WORKING DATA:
════════════════════

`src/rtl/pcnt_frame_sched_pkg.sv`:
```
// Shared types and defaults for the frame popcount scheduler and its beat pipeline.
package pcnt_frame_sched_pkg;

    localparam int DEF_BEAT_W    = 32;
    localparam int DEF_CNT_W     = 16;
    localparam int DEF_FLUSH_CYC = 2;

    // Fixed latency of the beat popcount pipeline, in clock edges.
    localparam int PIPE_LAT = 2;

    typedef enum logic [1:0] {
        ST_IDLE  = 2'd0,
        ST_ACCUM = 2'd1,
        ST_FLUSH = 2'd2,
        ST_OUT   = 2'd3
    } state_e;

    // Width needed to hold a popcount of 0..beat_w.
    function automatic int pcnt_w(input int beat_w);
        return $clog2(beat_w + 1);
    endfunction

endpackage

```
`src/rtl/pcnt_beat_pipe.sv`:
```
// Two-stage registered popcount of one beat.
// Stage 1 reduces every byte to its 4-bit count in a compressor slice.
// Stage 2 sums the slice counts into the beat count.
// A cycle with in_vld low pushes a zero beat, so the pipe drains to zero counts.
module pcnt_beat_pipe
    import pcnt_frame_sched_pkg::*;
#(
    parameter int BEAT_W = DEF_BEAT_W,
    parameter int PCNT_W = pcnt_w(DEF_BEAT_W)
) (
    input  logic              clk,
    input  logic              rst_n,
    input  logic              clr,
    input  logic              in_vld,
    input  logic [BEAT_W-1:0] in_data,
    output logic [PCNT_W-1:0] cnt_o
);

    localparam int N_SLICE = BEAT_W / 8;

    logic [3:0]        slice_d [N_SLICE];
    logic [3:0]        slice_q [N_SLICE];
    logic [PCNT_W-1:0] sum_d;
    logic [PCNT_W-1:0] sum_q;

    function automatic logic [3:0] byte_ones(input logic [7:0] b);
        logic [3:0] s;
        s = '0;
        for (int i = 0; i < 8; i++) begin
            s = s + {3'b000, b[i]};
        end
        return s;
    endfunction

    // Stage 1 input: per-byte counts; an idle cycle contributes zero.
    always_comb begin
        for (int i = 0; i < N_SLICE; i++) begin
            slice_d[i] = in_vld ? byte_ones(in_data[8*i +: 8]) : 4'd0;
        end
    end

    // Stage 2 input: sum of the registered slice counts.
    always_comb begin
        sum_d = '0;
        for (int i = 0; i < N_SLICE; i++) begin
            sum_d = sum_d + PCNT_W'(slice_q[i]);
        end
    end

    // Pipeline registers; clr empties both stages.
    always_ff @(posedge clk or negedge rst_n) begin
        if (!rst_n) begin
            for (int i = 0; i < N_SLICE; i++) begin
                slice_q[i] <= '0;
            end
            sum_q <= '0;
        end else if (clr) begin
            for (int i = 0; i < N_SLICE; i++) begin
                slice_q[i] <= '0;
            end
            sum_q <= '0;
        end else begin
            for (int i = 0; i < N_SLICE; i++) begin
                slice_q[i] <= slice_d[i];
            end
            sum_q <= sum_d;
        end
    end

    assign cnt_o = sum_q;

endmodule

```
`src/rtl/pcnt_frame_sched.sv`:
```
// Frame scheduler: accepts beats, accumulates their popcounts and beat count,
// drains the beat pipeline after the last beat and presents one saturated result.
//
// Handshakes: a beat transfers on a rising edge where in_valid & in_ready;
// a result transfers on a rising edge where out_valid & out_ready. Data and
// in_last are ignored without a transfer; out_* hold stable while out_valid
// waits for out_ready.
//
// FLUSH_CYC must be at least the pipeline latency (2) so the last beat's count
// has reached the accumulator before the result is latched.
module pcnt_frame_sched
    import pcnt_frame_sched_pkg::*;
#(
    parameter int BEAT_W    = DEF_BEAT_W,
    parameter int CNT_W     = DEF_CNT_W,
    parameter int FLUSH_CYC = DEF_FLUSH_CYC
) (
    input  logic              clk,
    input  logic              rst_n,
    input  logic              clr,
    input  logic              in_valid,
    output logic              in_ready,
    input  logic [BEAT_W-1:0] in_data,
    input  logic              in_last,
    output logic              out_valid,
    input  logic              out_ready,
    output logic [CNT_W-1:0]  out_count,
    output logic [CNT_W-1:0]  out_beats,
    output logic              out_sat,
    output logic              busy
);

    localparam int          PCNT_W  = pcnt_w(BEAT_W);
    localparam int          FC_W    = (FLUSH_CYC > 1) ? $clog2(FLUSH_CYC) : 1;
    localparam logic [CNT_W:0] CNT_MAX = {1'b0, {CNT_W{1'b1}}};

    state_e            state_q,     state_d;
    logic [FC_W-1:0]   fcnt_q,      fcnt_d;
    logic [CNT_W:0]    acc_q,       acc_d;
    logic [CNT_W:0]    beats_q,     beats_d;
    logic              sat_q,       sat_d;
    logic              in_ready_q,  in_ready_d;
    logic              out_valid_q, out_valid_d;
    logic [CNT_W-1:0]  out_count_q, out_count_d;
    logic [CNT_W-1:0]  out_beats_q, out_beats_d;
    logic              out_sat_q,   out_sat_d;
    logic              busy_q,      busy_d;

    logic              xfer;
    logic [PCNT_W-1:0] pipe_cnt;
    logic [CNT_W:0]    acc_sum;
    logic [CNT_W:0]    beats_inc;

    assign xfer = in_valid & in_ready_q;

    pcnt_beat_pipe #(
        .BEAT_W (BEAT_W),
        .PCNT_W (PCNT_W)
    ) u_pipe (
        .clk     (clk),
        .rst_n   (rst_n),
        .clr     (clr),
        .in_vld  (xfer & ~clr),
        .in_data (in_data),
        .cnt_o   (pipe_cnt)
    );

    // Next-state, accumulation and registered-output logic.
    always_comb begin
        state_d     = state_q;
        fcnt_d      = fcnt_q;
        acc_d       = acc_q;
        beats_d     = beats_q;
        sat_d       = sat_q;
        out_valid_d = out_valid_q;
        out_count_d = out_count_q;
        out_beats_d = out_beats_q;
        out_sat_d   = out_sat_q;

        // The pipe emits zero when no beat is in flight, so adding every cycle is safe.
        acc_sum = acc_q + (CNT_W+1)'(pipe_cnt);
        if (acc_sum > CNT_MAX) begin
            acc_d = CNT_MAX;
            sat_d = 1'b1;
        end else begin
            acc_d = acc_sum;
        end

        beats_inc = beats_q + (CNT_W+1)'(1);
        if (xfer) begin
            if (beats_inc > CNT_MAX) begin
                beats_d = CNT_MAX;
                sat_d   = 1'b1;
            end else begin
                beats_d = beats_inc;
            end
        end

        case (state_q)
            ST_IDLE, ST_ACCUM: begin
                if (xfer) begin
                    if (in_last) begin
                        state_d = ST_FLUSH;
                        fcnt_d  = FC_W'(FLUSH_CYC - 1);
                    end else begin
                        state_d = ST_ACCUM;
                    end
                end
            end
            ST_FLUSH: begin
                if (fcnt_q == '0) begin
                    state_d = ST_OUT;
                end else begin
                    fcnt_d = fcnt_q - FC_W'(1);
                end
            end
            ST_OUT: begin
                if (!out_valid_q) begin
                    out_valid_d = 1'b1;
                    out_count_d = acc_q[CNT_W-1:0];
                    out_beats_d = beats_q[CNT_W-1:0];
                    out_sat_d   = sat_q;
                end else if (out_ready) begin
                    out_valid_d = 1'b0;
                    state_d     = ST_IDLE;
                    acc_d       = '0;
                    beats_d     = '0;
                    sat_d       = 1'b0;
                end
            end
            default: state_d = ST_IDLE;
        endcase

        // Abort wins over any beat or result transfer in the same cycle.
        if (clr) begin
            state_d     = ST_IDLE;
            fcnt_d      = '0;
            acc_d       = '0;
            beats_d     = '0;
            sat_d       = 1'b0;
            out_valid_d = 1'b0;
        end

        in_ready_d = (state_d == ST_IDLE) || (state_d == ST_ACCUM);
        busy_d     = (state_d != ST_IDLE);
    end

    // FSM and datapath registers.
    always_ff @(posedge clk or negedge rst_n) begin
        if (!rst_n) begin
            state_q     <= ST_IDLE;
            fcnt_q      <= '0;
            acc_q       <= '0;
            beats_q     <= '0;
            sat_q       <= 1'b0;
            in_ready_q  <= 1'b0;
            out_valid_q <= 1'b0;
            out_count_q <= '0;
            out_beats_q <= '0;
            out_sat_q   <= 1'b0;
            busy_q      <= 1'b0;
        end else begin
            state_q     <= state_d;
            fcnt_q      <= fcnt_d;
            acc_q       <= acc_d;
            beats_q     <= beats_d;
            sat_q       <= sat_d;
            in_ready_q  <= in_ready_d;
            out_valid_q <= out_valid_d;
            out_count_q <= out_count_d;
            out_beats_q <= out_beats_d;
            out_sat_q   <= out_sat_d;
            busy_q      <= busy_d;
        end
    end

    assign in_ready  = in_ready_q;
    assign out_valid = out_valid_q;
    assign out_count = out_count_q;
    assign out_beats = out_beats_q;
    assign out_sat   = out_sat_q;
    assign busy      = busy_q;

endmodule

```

════════════════════

ABOUT THIS EXERCISE:
For the word "registers", show every line of the entries that holds it.

WRITTEN RESPONSE:
    // Pipeline registers; clr empties both stages.
    // FSM and datapath registers.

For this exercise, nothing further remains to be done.